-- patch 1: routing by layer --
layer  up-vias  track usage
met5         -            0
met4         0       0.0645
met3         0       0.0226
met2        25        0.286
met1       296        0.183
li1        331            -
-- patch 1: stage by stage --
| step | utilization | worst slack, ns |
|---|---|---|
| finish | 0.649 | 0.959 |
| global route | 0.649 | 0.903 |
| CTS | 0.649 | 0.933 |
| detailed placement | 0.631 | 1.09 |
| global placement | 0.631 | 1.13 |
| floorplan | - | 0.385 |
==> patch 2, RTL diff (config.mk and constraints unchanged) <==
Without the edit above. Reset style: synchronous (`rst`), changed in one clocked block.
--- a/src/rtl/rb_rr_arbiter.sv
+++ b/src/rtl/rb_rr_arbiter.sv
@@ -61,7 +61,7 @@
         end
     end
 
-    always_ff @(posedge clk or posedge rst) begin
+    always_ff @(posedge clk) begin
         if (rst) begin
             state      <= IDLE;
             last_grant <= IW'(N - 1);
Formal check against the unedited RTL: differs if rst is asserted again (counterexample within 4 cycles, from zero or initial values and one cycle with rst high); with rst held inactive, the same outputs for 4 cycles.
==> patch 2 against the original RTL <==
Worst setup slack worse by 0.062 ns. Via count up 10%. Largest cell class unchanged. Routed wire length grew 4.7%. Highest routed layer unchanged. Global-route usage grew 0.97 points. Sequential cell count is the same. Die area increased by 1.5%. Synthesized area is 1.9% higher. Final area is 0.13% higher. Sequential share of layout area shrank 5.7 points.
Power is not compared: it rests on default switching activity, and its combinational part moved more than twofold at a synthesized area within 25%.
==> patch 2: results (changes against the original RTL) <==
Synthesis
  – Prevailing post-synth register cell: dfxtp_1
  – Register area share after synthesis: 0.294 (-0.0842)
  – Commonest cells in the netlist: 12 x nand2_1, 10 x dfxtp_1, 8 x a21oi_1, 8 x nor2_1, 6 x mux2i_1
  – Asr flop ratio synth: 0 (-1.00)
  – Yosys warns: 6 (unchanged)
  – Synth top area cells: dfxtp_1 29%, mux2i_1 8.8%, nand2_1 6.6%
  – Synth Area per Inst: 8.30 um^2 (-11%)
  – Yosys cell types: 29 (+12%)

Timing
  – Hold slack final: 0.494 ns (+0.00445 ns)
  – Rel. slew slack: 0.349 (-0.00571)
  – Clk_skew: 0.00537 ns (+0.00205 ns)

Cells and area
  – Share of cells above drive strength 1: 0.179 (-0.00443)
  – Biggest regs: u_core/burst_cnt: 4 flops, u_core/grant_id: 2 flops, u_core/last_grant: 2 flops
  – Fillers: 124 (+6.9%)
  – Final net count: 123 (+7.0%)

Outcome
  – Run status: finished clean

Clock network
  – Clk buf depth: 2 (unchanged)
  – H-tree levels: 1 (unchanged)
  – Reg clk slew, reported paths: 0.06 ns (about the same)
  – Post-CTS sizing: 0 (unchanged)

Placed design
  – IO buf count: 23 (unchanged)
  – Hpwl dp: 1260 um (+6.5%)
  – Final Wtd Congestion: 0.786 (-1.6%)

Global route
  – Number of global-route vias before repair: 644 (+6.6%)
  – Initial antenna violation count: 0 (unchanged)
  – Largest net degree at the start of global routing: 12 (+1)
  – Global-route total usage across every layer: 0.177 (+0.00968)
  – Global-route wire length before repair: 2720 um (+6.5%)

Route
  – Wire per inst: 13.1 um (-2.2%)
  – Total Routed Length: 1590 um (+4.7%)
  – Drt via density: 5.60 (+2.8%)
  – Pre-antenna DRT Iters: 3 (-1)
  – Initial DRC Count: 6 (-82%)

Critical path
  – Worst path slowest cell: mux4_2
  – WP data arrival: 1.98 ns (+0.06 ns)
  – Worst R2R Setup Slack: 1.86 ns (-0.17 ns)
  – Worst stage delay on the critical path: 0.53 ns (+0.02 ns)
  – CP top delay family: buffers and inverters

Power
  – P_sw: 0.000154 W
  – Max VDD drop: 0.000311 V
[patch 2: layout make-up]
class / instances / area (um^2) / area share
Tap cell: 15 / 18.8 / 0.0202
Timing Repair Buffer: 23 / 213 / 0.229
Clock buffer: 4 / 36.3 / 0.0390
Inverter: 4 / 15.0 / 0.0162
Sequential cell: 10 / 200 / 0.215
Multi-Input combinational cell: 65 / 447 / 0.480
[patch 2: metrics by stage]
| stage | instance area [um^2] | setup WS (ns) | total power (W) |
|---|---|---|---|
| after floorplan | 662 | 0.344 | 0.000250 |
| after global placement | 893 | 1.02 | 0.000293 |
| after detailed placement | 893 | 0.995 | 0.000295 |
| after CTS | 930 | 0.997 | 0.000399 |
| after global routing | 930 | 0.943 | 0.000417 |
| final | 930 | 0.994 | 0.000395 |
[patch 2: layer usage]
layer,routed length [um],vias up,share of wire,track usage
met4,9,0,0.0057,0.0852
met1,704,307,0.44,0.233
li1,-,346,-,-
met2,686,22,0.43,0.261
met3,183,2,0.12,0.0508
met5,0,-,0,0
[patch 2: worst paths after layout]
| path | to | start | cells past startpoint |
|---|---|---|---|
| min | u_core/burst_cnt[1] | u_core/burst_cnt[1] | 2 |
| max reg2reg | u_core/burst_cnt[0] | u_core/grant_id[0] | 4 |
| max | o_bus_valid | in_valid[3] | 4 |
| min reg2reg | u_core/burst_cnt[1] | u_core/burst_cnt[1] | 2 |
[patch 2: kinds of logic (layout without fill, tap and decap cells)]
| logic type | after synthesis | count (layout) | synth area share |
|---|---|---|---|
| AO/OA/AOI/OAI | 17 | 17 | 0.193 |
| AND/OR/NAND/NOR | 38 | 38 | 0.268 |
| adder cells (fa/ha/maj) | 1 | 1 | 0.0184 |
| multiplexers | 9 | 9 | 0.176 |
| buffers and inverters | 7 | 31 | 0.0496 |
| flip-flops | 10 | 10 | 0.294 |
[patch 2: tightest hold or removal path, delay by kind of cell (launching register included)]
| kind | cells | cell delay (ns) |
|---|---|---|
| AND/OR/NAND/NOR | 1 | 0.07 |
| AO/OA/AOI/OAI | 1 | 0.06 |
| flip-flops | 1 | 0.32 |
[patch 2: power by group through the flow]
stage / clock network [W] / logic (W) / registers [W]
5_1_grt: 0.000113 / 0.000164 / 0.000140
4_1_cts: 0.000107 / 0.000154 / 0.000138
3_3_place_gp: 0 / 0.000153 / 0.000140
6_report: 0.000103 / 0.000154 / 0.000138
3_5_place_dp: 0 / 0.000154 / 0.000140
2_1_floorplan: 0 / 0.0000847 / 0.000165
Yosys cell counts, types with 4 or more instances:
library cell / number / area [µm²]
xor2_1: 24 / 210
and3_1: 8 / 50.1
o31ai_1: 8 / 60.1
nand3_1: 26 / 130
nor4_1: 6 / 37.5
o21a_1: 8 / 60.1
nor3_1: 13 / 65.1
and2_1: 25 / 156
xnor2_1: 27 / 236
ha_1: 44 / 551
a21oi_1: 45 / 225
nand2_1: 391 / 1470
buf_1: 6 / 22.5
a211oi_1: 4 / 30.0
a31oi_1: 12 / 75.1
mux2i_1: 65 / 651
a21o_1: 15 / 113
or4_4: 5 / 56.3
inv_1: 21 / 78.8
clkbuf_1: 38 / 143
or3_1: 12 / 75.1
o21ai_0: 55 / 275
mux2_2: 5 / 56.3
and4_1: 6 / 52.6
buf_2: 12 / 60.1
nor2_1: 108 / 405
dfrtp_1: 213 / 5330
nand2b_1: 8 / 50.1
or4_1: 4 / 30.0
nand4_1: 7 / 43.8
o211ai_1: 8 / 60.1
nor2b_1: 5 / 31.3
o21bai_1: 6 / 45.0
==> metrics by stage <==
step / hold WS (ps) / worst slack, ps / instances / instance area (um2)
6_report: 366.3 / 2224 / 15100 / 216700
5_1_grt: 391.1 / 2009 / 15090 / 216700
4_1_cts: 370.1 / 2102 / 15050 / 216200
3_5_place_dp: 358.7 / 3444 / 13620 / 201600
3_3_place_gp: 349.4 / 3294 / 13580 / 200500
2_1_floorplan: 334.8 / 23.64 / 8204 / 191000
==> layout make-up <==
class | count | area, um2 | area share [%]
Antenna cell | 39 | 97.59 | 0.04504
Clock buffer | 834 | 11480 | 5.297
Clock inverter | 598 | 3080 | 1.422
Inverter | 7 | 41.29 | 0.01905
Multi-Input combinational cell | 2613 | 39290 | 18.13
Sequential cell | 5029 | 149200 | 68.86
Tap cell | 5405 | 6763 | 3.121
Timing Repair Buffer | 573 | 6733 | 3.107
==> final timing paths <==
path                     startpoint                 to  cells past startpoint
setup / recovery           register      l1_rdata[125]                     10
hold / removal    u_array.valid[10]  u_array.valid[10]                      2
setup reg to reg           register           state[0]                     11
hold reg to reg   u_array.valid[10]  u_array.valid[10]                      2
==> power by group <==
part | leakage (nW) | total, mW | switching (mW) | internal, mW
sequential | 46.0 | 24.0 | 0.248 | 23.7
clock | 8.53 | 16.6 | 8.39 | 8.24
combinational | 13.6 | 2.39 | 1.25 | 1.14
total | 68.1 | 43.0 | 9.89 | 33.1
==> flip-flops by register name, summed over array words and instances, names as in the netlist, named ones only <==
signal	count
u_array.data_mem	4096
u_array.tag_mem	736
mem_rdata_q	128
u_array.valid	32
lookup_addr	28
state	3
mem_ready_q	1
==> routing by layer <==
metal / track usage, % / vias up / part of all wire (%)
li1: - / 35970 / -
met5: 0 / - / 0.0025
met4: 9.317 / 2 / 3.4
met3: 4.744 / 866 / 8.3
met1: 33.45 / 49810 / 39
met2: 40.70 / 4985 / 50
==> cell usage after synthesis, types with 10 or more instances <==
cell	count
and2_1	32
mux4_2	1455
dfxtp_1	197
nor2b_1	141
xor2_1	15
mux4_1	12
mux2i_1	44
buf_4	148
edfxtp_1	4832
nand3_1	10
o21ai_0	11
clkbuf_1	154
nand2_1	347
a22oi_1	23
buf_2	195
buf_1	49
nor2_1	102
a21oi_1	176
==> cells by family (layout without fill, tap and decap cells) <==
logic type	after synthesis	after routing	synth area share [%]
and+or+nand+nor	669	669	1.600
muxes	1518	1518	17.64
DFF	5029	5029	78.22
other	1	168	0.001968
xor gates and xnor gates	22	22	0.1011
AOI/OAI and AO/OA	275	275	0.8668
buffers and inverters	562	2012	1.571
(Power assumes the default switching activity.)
$ cat config.mk
export PLATFORM = sky130hd
export DESIGN_NAME = rd_ptr_empty_ctrl
export DESIGN_NICKNAME = d
export VERILOG_FILES = /design/src/rtl/rd_ptr_empty_ctrl.sv
export SDC_FILE = /design/constraint.sdc
export NUM_CORES = 1
export LEC_CHECK = 0
export CORE_UTILIZATION = 40
export CTS_BUF_LIST = sky130_fd_sc_hd__clkbuf_4 sky130_fd_sc_hd__clkbuf_8 sky130_fd_sc_hd__clkbuf_16
export DETAILED_ROUTE_END_ITERATION = 16
export PLACE_DENSITY = 0.71
export SLEW_MARGIN = 30
export SYNTH_ARGS = -nofsm -noshare
export SYNTH_HDL_FRONTEND = slang
export SYNTH_SLANG_ARGS = --single-unit
$ cat constraint.sdc
create_clock -name clk -period 4.1 [get_ports clk]
set_input_delay 0.41 -clock clk [delete_from_list [all_inputs] [get_ports clk]]
set_output_delay 0.41 -clock clk [all_outputs]
set_load 0.05 [all_outputs]
$ cat src/rtl/rd_ptr_empty_ctrl.sv
// Read-side pointer, empty/almost-empty flags and fill level for an async FIFO.
// Define RD_UNDERFLOW_STICKY_EN to make underflow hold until a reset instead of pulsing.
module rd_ptr_empty_ctrl #(
    parameter int unsigned ADDRESS_WIDTH = 4,
    parameter int unsigned SOFT_RESET    = 0,
    parameter int unsigned AEMPTY_THRESH = 2
) (
    input  logic                     clk,
    input  logic                     hw_rst_n,
    input  logic                     sw_rst,
    input  logic                     rd_en,
    input  logic [ADDRESS_WIDTH:0]   sync_wptr,
    output logic [ADDRESS_WIDTH:0]   rd_ptr,
    output logic [ADDRESS_WIDTH-1:0] raddr,
    output logic                     rdempty,
    output logic                     rd_almost_empty,
    output logic [ADDRESS_WIDTH:0]   rd_level,
    output logic                     underflow
);

    localparam int unsigned PtrW      = ADDRESS_WIDTH + 1;
    localparam bit          SoftRstEn = (SOFT_RESET == 1) || (SOFT_RESET == 3);

    logic [PtrW-1:0] rbin_q, rbin_d;
    logic [PtrW-1:0] rd_ptr_q, rd_ptr_d;
    logic [PtrW-1:0] rd_level_q, rd_level_d;
    logic [PtrW-1:0] wbin;
    logic            rdempty_q, rdempty_d;
    logic            aempty_q, aempty_d;
    logic            underflow_q, underflow_d;
    logic            rd_accept, rd_reject;

    // Binary bit i is the XOR of all Gray bits from i up to the MSB.
    always_comb begin
        wbin = '0;
        for (int i = 0; i < PtrW; i++) begin
            wbin[i] = ^(sync_wptr >> i);
        end
    end

    always_comb begin
        rd_accept  = rd_en & ~rdempty_q;
        rd_reject  = rd_en & rdempty_q;
        rbin_d     = rbin_q + {{ADDRESS_WIDTH{1'b0}}, rd_accept};
        rd_ptr_d   = (rbin_d >> 1) ^ rbin_d;
        rd_level_d = wbin - rbin_d;
        rdempty_d  = (rd_ptr_d == sync_wptr);
        aempty_d   = (32'(rd_level_d) <= AEMPTY_THRESH);
`ifdef RD_UNDERFLOW_STICKY_EN
        underflow_d = underflow_q | rd_reject;
`else
        underflow_d = rd_reject;
`endif
        // Soft reset wins over any read issued in the same cycle.
        if (SoftRstEn && sw_rst) begin
            rbin_d      = '0;
            rd_ptr_d    = '0;
            rd_level_d  = '0;
            rdempty_d   = 1'b1;
            aempty_d    = 1'b1;
            underflow_d = 1'b0;
        end
    end

    always_ff @(posedge clk or negedge hw_rst_n) begin
        if (!hw_rst_n) begin
            rbin_q      <= '0;
            rd_ptr_q    <= '0;
            rd_level_q  <= '0;
            rdempty_q   <= 1'b1;
            aempty_q    <= 1'b1;
            underflow_q <= 1'b0;
        end else begin
            rbin_q      <= rbin_d;
            rd_ptr_q    <= rd_ptr_d;
            rd_level_q  <= rd_level_d;
            rdempty_q   <= rdempty_d;
            aempty_q    <= aempty_d;
            underflow_q <= underflow_d;
        end
    end

    assign rd_ptr          = rd_ptr_q;
    assign raddr           = rbin_q[ADDRESS_WIDTH-1:0];
    assign rdempty         = rdempty_q;
    assign rd_almost_empty = aempty_q;
    assign rd_level        = rd_level_q;
    assign underflow       = underflow_q;

endmodule
* Word-level counts from Yosys, hierarchy flattened
Cells that the tools add are included.
W data, S select, Z words.
** Cells by class
- Add/sub/neg operators :: 2
- $lt $le $gt $ge :: 1
- Equality and inequality tests :: 1
- Bitwise logic cells :: 4
- Reductions and logical operators :: 5
** Operator list (count)
- $reduce_xor A5 Y1 :: 5
- $add A5 B1 Y5 :: 1
- $eq A5 B5 Y1 :: 1
- $le A5 B2 Y1 const B :: 1
- $sub A5 B5 Y5 :: 1
- $xor A4 B5 Y5 :: 1
- $and A1 B1 Y1 :: 2
- $not A1 Y1 :: 1
** Word-level totals
- Register bits :: 18
- Input port bits :: 9
- Output and inout port bits :: 17
- Word-level logic and storage cells :: 19

* Depth between registers and ports, before layout
- Word-level depth :: 5
- Gate-level depth with buffers :: 10
- Mapped depth without buffers :: 10

* Worst setup path before layout
No wires, ideal clock.
- Path type :: flip-flop to flip-flop
- Start :: register rdempty_q, in the netlist rdempty
- End :: register aempty_q, in the netlist rd_almost_empty
- Library setup time :: 0.084 ns
- Data arrival time :: 2.585 ns
- Required time :: 4.016 ns
- Slack :: 1.431 ns
- Stages on the path, launching flop included :: 11
- Buffers on the path :: 1
- Clock period less this slack :: 2.669 ns
- Path through :: dfstp_2 > nor2b_1 > ha_1 > ha_1 > clkbuf_1 > xnor2_1 > ha_1 > a21o_1 > a21bo_1 > o31ai_2 > nor3b_1
** On the way
- Cells in the longest elaborated chain, start to end :: 5
** Ends and longest elaborated chain
- start: declaration :: line 28 : logic rdempty_q, rdempty_d;
- start signal: assignment :: line 77 : rdempty_q <= rdempty_d;
- $not A1 Y1 :: line 42 : rd_accept = rd_en & ~rdempty_q;
- $and A1 B1 Y1 :: line 42
- $add A5 B1 Y5 :: line 44 : rbin_d = rbin_q + {{ADDRESS_WIDTH{1'b0}}, rd_accept};
- named net rbin_d[1] :: line 24 : logic [PtrW-1:0] rbin_q, rbin_d;
- $sub A5 B5 Y5 :: line 46 : rd_level_d = wbin - rbin_d;
- $le A5 B2 Y1 :: line 48 : aempty_d = (32'(rd_level_d) <= AEMPTY_THRESH);
- named net aempty_d :: line 29 : logic aempty_q, aempty_d;
- end signal: assignment :: line 78 : aempty_q <= aempty_d;
- end: declaration :: line 29
The timed path passes the listed nets, and every way through them passes these cells.

* Worst setup path after layout
- Start :: input sync_wptr[2]
- End :: register aempty_q, in the netlist rd_almost_empty
** On the way
- Cells in the longest elaborated chain, start to end :: 3
- Elaborated cells between the ends (all ways) :: 5
- Classes of those cells :: add/sub (1); order compare (1); reduce/logical (3)
** Ends and longest elaborated chain
- start: declaration :: line 12 : input logic [ADDRESS_WIDTH:0] sync_wptr,
- $reduce_xor A5 Y1 :: line 37 : wbin[i] = ^(sync_wptr >> i);
- $sub A5 B5 Y5 (*) :: line 46
- $le A5 B2 Y1 (*) :: line 48
- named net aempty_d :: line 29
The timed path passes the listed nets; every way through them passes the cells marked *.

==> results.md <==
* Min Clock Period, post-route at 2.86 ns
* DR iter-0 viols at 6
* CP Launch Point: sync_wptr[2]
* Flip-flop and latch count after synthesis at 17
* Warnings, synthesis at 0
* R2R cell count at 10
* Dpl hpwl at roughly 1200 um
* Nets at 122
* Via density at 4.74
* Reg clk slew, reported paths at 0.09 ns
* Startpoint types: primary input
* Worst slew pin tran at 0.725 ns
* Row cnt at 16
* Reg-to-reg endpoint: rd_almost_empty
* TritonCTS Buffers at 3
* Synth area leader: dfrtp_1
* I/O pin cnt at 26
* Post-DRT Antenna Nets at 0
* Post-synth ARST share at 100%
* Clock Latency Late Sink at 0.28 ns
* Via count at 635
* Grt ovf at 0
* Total GRT Usage at 15.2%
* Fin Setup TNS at 0 ns
* Placer Congestion at 0.859
* Design Area, Final at roughly 1200 um2
* Worst Setup Path Type: primary input to flip-flop
* Crit share post-route at 69.7%
* Final Max Slew Viols at 0
* Maximum capacitance violations at 0
* First-pass GRT wire length at 2690 um
* Largest net degree at the start of global routing at 18
* Cell count after synthesis at 80
* Clock Sinks at 17
* Die Area at around 2400 um2
* Primary FF master, synth: dfrtp_1
* Clk_skew at 0.00567 ns
* Synthesized area per cell at 11.2 um2
* Post-CTS Setup Repair Bufs at 0
* Min-Delay Path Class: primary input to asynchronous set/reset pin
* Placed Cells at 130
* Area contributors post-synth: dfrtp_1 (42%), xor2_1 (11%), xnor2_1 (8.8%)
* PortBufs at 24
* Post-synth top cells: dfrtp_1 (15), xor2_1 (11), inv_1 (10), xnor2_1 (9), ha_1 (5)
* Clock Tree Root: clkbuf_4
* Worst path required time at 4.31 ns
* Status: completed
* Reg2reg start: rdempty
* CTS H-tree depth at 1
* Count leader, synth: dfrtp_1
* Per-cell routed wire length at about 12 um
* PostCTS Resize Cnt at 0
* Fill count at 190
* Post-synthesis sequential area ratio at 47.6%
* Placement Cell Area at 1170 um2
* Share of cells above drive strength 1 at a little under a tenth
* Post-place setup slack at 0.963 ns
* Initial antenna violation count at 0
* Maximum fanout along the worst path at 4
* Critical Path AT at 3.07 ns
* Setup-failing EPs final at 0
* Fin. Hold Viols at 0
* Worst Setup End Kind: flip-flop
* RSZ-0062 raised after global routing: no
* Routed WL at 1550 um
* Die Ht at 49.4 um
* Top-area cell type share of the netlist area at 41.8%
* Core Region at 2040 um2
* Vias in the first global route at 603
* Initial DRT Pass Iterations at 4
* Chip width at just under 50 um
* Final std cells w/o fill at 134
* R2R Setup Slk at 1.48 ns
* Clk buf depth at 2
* CTS tree: built
* Ant diodes at 0
* Initial core utilization at around 44%
* Synthesized netlist net count at 94
* Post-synthesis cell type count at 27
* Mapped Area at ~900 um2
* P&R area growth vs syn at 33.4%
* Fmax at 0.350 GHz
* Final worst slack at 1.24 ns
* Hold Buf Count CTS at 0
* Slew HR at 51.5%
* DRC Markers at 0
* Post-synth EDFFs at 0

ABOUT THIS EXERCISE.
Above this task is a listing. Restate, word for word and with nothing added, the lines from the one with "slack, ns |" through the one with "Fillers: 124 (+6.9%)".

YOUR SOLUTION.
| step | utilization | worst slack, ns |
|---|---|---|
| finish | 0.649 | 0.959 |
| global route | 0.649 | 0.903 |
| CTS | 0.649 | 0.933 |
| detailed placement | 0.631 | 1.09 |
| global placement | 0.631 | 1.13 |
| floorplan | - | 0.385 |
==> patch 2, RTL diff (config.mk and constraints unchanged) <==
Without the edit above. Reset style: synchronous (`rst`), changed in one clocked block.
--- a/src/rtl/rb_rr_arbiter.sv
+++ b/src/rtl/rb_rr_arbiter.sv
@@ -61,7 +61,7 @@
         end
     end
 
-    always_ff @(posedge clk or posedge rst) begin
+    always_ff @(posedge clk) begin
         if (rst) begin
             state      <= IDLE;
             last_grant <= IW'(N - 1);
Formal check against the unedited RTL: differs if rst is asserted again (counterexample within 4 cycles, from zero or initial values and one cycle with rst high); with rst held inactive, the same outputs for 4 cycles.
==> patch 2 against the original RTL <==
Worst setup slack worse by 0.062 ns. Via count up 10%. Largest cell class unchanged. Routed wire length grew 4.7%. Highest routed layer unchanged. Global-route usage grew 0.97 points. Sequential cell count is the same. Die area increased by 1.5%. Synthesized area is 1.9% higher. Final area is 0.13% higher. Sequential share of layout area shrank 5.7 points.
Power is not compared: it rests on default switching activity, and its combinational part moved more than twofold at a synthesized area within 25%.
==> patch 2: results (changes against the original RTL) <==
Synthesis
  – Prevailing post-synth register cell: dfxtp_1
  – Register area share after synthesis: 0.294 (-0.0842)
  – Commonest cells in the netlist: 12 x nand2_1, 10 x dfxtp_1, 8 x a21oi_1, 8 x nor2_1, 6 x mux2i_1
  – Asr flop ratio synth: 0 (-1.00)
  – Yosys warns: 6 (unchanged)
  – Synth top area cells: dfxtp_1 29%, mux2i_1 8.8%, nand2_1 6.6%
  – Synth Area per Inst: 8.30 um^2 (-11%)
  – Yosys cell types: 29 (+12%)

Timing
  – Hold slack final: 0.494 ns (+0.00445 ns)
  – Rel. slew slack: 0.349 (-0.00571)
  – Clk_skew: 0.00537 ns (+0.00205 ns)

Cells and area
  – Share of cells above drive strength 1: 0.179 (-0.00443)
  – Biggest regs: u_core/burst_cnt: 4 flops, u_core/grant_id: 2 flops, u_core/last_grant: 2 flops
  – Fillers: 124 (+6.9%)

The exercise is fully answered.